Count every line in the following entries where the word "length" appears. Give the count alone.

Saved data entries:
■ ■ ■ ■

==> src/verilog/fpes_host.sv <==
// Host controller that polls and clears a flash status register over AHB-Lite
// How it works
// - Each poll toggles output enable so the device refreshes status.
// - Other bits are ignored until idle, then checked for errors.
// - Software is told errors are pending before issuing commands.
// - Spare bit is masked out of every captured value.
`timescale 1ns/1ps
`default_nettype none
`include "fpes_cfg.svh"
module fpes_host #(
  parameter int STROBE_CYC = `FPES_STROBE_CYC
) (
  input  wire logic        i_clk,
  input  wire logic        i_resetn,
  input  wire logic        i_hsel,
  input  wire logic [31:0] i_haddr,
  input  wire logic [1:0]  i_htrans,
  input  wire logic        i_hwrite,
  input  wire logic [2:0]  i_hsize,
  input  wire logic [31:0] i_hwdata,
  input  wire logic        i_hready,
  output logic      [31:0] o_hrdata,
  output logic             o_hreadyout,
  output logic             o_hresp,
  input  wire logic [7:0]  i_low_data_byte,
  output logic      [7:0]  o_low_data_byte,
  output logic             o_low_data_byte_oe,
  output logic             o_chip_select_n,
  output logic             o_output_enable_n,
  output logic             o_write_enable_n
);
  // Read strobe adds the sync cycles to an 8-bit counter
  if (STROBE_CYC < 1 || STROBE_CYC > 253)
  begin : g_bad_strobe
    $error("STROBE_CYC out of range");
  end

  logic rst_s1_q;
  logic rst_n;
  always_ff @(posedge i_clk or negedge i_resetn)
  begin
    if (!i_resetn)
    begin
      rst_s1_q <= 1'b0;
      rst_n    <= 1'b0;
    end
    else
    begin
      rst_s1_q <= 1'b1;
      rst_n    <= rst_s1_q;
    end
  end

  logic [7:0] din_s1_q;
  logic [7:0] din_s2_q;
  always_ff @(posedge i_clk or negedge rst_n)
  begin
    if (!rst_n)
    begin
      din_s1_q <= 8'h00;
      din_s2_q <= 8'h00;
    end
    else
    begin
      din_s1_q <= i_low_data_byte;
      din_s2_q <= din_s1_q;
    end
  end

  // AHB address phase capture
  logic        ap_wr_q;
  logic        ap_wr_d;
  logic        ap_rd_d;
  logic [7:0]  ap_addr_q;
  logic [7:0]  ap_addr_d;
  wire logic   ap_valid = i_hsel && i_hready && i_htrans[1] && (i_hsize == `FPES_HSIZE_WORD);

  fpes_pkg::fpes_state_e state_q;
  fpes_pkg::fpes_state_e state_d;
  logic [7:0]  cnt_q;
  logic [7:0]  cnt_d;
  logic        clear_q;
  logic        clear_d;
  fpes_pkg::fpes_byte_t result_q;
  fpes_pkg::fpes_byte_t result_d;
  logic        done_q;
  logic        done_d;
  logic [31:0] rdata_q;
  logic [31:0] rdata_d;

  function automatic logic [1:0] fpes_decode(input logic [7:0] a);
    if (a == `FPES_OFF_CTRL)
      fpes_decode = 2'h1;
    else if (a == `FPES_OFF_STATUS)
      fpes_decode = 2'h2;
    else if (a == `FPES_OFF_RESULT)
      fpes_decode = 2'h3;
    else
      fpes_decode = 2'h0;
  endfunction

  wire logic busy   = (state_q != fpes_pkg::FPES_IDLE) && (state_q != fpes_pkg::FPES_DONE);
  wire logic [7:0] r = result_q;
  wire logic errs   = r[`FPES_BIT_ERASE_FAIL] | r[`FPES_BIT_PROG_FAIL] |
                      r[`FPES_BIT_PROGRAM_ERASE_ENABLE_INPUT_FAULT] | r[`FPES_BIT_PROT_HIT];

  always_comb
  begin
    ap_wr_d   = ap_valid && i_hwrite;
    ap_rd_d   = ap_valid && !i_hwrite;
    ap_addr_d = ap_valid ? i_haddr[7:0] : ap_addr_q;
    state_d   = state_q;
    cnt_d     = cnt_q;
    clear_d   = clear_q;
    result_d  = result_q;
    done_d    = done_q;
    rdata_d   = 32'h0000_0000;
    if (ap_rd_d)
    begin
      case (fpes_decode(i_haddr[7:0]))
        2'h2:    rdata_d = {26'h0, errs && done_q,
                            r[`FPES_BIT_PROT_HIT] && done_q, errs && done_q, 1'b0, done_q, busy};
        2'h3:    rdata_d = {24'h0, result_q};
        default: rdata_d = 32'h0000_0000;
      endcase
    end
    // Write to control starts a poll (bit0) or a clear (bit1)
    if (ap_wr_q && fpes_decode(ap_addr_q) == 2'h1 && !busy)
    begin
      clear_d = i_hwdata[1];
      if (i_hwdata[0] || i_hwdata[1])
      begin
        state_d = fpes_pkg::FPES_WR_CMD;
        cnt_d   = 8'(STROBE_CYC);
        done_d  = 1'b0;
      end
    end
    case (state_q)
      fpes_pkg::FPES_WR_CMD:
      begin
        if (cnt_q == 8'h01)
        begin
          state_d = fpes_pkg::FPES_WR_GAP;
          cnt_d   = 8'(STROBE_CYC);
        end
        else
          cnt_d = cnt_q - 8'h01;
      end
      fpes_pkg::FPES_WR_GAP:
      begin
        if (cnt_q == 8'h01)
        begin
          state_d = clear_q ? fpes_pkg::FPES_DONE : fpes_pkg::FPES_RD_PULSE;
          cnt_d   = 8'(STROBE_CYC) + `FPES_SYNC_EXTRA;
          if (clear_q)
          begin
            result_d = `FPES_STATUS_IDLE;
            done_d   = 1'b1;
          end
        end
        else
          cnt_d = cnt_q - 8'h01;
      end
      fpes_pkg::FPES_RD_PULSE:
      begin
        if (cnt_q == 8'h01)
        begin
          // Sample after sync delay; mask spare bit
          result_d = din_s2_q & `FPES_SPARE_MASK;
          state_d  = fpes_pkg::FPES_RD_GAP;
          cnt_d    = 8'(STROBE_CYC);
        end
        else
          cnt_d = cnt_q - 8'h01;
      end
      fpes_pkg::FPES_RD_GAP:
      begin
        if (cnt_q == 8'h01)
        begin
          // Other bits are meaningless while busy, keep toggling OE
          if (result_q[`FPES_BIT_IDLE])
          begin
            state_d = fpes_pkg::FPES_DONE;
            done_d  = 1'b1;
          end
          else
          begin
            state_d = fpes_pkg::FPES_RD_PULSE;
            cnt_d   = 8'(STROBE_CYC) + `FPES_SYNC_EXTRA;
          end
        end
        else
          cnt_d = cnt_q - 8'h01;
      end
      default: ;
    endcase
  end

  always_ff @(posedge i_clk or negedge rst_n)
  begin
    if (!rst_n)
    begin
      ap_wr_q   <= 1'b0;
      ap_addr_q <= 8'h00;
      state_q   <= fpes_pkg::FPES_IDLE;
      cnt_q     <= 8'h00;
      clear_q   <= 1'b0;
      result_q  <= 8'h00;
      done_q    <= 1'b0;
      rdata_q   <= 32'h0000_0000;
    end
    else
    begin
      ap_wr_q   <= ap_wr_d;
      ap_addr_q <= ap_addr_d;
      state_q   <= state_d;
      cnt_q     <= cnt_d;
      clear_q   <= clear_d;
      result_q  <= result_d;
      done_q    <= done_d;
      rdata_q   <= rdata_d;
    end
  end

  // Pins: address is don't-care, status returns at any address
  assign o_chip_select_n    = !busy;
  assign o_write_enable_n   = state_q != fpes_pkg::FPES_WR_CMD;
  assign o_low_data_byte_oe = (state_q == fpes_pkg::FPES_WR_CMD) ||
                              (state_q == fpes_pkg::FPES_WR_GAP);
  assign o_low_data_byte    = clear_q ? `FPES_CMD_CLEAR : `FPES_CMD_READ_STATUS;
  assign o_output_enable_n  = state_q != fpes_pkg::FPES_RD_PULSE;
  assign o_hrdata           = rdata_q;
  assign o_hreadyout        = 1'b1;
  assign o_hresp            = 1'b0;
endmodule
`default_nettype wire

■ ■ ■ ■

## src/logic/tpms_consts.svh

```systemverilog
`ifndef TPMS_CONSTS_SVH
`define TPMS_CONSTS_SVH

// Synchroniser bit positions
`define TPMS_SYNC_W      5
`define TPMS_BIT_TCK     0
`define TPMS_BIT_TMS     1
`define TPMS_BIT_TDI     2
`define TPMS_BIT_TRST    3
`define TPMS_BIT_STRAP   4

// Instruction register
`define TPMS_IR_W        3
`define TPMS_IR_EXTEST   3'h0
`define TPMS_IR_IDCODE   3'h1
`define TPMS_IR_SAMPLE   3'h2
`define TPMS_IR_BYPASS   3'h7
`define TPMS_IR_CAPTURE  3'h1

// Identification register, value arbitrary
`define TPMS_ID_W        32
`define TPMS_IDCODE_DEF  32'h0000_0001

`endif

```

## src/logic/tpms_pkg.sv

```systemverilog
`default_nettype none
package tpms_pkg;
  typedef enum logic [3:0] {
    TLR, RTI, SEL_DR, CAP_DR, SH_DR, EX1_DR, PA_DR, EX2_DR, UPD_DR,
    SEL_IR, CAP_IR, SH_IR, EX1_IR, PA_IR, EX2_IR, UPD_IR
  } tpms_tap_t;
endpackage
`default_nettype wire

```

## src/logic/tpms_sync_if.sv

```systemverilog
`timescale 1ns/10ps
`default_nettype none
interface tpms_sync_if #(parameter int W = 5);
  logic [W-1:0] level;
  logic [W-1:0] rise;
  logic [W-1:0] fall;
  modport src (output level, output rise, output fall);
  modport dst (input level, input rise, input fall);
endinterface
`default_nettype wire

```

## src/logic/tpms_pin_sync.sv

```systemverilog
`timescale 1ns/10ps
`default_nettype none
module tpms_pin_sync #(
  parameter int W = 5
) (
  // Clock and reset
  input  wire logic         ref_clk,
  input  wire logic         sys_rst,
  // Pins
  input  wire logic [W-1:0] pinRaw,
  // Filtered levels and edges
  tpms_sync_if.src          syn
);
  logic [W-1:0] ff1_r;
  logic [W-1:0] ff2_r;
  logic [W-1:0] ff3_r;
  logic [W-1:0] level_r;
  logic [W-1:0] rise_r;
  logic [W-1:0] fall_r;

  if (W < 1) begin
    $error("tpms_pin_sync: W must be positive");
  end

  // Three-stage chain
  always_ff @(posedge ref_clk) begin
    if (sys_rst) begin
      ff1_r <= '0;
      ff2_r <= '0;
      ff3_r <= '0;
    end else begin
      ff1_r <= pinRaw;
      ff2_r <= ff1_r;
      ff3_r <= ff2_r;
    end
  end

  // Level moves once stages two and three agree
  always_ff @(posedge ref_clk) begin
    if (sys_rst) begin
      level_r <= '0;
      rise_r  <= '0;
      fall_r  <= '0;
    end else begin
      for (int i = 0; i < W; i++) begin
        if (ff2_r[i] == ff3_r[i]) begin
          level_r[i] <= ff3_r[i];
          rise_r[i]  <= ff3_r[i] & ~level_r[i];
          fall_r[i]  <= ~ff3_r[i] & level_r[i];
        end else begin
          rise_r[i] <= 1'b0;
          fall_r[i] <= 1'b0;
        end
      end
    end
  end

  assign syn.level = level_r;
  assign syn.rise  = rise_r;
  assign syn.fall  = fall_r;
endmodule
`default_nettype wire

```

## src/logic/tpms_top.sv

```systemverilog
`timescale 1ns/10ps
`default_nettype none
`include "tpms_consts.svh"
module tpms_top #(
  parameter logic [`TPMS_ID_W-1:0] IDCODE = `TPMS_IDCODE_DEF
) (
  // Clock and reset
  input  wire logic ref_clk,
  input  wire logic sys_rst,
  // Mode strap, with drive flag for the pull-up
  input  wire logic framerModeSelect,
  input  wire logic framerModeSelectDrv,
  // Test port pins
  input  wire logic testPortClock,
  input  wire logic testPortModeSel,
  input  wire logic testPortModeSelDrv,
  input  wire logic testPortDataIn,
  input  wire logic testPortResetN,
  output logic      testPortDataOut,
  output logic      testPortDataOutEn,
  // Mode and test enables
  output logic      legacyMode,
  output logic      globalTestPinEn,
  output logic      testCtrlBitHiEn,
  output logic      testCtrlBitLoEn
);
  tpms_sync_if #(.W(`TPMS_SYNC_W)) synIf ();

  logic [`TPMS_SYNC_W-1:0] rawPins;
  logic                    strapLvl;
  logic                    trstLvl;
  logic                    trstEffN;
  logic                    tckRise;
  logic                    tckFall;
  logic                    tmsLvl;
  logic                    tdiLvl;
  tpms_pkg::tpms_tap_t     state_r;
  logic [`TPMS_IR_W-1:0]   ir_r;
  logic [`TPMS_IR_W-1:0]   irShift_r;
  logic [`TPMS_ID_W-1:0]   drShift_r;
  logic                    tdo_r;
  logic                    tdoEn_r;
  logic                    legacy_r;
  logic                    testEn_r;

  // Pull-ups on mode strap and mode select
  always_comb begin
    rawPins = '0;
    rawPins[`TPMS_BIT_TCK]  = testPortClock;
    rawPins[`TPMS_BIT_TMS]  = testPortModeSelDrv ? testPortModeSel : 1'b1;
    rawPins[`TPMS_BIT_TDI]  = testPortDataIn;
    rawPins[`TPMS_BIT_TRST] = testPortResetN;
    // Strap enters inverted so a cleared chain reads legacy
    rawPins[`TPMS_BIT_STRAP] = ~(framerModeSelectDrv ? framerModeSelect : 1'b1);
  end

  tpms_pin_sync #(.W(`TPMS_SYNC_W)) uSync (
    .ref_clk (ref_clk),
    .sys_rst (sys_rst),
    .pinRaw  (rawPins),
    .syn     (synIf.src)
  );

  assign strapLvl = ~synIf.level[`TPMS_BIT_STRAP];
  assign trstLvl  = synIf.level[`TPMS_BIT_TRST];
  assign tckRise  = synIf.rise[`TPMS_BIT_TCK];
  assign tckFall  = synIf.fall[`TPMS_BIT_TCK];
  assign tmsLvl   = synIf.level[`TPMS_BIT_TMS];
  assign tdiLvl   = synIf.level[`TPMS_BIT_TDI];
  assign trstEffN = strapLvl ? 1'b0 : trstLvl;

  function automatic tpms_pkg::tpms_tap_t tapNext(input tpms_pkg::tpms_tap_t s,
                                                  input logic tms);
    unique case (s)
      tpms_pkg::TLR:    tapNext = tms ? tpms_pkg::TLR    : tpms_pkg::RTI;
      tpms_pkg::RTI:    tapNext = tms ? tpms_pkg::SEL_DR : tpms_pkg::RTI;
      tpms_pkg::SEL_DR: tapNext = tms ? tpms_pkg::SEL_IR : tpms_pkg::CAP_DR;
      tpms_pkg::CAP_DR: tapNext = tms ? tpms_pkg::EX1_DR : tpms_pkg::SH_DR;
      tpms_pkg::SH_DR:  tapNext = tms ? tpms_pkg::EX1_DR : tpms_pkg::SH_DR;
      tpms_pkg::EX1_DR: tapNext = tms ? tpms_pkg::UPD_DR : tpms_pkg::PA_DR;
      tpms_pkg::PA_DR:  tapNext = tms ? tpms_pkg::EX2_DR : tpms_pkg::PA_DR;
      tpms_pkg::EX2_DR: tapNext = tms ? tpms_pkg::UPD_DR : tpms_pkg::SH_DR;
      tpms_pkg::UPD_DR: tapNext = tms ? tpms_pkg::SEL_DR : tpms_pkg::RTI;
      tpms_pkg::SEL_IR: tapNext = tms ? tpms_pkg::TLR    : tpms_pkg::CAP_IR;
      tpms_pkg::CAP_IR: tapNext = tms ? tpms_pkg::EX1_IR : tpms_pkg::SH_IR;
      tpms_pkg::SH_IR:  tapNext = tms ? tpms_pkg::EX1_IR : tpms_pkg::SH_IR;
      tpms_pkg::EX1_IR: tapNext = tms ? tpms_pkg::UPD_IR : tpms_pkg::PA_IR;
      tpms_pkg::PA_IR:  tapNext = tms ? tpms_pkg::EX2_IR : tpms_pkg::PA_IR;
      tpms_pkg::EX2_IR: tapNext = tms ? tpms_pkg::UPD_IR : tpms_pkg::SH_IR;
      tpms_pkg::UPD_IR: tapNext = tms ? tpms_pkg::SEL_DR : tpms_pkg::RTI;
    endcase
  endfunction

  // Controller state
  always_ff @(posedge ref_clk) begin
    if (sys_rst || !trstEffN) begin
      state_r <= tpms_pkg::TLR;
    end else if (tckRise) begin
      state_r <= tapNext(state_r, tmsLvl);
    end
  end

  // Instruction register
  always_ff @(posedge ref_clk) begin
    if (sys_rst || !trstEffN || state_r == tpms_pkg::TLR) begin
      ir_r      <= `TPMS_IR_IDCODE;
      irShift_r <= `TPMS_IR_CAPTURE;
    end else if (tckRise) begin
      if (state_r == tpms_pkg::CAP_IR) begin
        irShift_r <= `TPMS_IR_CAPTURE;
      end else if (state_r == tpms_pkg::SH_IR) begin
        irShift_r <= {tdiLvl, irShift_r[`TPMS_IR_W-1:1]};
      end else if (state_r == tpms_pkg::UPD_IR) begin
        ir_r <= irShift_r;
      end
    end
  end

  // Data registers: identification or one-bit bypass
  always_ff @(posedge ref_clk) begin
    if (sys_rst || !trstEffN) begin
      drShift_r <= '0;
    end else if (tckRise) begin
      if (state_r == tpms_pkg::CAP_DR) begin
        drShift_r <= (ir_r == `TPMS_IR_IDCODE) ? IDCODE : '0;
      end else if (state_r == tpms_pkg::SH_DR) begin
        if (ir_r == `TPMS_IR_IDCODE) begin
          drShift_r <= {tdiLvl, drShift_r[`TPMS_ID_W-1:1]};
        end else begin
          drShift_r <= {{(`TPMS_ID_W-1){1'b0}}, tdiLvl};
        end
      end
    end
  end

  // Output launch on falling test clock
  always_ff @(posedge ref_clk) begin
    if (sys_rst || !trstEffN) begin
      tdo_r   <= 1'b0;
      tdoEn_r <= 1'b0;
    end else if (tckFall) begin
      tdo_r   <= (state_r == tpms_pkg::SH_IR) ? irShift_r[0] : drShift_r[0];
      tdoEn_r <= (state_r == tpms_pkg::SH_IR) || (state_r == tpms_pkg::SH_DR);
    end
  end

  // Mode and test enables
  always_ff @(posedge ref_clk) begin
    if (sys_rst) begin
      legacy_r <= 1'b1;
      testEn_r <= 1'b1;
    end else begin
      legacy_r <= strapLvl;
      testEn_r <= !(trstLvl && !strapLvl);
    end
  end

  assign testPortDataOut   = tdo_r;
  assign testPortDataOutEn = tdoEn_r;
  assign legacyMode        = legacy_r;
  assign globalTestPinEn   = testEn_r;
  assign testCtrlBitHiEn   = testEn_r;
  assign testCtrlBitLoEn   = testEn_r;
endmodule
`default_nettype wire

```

■ ■ ■ ■

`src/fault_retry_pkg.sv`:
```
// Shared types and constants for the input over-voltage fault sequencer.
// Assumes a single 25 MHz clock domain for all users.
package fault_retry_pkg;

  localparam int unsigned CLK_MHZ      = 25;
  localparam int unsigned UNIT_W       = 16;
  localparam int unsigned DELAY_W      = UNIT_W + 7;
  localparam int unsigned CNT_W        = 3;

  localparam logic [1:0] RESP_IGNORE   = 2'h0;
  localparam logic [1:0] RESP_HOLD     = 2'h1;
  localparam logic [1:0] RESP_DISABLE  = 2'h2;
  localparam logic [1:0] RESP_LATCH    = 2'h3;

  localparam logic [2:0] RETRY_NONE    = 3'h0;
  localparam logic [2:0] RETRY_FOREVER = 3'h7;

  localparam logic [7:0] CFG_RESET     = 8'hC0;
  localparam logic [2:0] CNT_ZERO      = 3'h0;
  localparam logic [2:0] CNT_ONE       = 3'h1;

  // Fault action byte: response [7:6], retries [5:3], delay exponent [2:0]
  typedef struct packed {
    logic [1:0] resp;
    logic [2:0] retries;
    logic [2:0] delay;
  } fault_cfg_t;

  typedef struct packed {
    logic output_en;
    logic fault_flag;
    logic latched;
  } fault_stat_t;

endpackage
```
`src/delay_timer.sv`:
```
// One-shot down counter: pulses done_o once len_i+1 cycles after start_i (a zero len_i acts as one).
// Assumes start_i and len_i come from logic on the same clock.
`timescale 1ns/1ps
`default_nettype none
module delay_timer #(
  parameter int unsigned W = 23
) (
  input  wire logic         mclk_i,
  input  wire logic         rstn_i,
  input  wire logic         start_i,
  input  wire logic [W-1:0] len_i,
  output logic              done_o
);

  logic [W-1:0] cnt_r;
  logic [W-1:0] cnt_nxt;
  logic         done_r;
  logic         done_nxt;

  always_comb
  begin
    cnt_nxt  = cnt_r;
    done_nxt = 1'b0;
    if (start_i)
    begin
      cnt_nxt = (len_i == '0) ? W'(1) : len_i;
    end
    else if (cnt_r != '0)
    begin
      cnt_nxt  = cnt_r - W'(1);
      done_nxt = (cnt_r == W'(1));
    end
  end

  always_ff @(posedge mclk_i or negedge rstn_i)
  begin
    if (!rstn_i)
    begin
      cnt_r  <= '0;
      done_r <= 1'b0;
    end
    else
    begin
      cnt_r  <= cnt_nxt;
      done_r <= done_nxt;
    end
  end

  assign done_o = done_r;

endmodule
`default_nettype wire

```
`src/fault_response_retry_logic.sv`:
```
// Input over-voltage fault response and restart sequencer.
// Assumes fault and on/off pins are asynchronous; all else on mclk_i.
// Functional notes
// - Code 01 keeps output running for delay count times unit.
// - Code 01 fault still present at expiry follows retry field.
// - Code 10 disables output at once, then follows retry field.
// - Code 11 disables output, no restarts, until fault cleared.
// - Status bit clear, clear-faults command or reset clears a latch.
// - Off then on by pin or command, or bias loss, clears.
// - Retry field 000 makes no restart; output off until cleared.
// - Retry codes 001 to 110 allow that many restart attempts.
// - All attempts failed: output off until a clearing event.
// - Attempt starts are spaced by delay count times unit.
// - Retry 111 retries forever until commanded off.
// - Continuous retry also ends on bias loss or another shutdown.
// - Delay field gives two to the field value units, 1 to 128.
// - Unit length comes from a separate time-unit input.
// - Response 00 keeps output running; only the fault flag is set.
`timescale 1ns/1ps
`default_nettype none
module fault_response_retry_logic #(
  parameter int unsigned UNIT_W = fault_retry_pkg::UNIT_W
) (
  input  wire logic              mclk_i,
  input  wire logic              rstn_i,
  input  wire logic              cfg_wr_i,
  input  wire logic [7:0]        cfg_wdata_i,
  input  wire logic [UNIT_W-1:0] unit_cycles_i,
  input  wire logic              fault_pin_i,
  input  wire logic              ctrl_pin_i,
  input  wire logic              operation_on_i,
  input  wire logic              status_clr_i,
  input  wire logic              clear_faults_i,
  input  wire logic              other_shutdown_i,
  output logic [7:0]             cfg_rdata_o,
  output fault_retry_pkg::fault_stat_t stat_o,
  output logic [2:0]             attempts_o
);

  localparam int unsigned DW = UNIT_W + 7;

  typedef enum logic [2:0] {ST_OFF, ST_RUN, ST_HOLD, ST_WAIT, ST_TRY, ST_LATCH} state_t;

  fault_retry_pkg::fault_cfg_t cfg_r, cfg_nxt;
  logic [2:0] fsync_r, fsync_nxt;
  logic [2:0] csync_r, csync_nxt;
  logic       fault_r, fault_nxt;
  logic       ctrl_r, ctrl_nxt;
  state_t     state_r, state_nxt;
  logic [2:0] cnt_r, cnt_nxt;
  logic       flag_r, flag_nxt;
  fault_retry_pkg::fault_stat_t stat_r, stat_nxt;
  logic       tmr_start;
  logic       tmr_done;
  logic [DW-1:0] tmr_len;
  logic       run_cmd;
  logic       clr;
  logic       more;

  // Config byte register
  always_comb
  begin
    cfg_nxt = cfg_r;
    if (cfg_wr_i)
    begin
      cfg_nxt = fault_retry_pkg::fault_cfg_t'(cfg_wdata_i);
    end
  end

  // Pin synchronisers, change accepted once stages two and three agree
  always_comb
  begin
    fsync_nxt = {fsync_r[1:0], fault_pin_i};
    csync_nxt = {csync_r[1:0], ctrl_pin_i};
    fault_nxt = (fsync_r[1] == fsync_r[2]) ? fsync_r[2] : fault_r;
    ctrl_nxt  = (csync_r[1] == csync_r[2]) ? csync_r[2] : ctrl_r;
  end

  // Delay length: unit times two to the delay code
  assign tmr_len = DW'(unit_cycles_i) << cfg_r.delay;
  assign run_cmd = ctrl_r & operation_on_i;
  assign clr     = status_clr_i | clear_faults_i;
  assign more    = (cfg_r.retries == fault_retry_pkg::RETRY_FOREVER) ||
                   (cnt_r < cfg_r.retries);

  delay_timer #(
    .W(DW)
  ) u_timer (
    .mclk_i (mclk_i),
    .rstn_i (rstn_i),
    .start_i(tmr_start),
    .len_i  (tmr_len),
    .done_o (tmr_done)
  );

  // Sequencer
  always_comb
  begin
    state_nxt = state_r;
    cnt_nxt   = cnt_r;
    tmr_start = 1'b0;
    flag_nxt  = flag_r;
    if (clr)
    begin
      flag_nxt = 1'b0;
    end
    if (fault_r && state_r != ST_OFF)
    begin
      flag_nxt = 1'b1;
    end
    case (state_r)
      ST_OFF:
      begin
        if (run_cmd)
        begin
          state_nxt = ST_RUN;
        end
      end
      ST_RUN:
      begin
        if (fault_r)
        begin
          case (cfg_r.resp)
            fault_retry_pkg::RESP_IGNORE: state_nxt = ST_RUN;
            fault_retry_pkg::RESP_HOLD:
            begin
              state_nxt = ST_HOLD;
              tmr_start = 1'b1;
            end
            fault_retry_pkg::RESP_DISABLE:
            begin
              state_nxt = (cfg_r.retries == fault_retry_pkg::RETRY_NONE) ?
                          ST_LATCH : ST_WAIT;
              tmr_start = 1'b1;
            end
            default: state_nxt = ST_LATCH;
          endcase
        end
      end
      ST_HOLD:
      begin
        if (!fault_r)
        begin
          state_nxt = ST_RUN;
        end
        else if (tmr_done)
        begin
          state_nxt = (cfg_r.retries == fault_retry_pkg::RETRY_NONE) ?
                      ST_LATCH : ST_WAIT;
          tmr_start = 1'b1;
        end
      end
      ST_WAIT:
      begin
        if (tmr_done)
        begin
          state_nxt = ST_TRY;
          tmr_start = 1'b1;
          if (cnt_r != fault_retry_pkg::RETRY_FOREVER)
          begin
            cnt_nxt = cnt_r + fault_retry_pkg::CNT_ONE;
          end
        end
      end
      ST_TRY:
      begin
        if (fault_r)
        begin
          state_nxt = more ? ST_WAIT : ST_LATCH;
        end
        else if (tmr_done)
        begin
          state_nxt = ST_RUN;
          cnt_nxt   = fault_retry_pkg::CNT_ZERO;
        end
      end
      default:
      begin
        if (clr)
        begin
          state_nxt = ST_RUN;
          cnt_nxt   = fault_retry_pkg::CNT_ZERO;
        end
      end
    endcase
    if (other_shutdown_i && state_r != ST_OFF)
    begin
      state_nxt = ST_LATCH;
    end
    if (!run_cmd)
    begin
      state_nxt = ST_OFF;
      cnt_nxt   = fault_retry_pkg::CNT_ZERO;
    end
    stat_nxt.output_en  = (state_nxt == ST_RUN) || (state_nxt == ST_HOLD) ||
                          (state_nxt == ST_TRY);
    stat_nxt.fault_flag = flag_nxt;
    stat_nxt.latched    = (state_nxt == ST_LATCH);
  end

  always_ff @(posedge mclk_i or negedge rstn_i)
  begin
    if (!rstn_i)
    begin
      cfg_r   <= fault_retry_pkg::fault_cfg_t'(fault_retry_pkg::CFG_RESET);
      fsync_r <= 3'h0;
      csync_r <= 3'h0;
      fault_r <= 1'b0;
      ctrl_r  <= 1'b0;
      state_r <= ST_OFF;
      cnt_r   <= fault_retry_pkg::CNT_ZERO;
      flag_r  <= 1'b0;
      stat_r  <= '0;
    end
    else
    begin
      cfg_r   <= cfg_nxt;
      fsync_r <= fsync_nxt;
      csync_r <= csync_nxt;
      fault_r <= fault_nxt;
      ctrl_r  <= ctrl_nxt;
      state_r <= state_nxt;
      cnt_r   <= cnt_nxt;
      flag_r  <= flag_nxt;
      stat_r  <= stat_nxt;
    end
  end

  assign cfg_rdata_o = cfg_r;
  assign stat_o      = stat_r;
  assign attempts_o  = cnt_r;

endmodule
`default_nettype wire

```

■ ■ ■ ■

Expected output: 2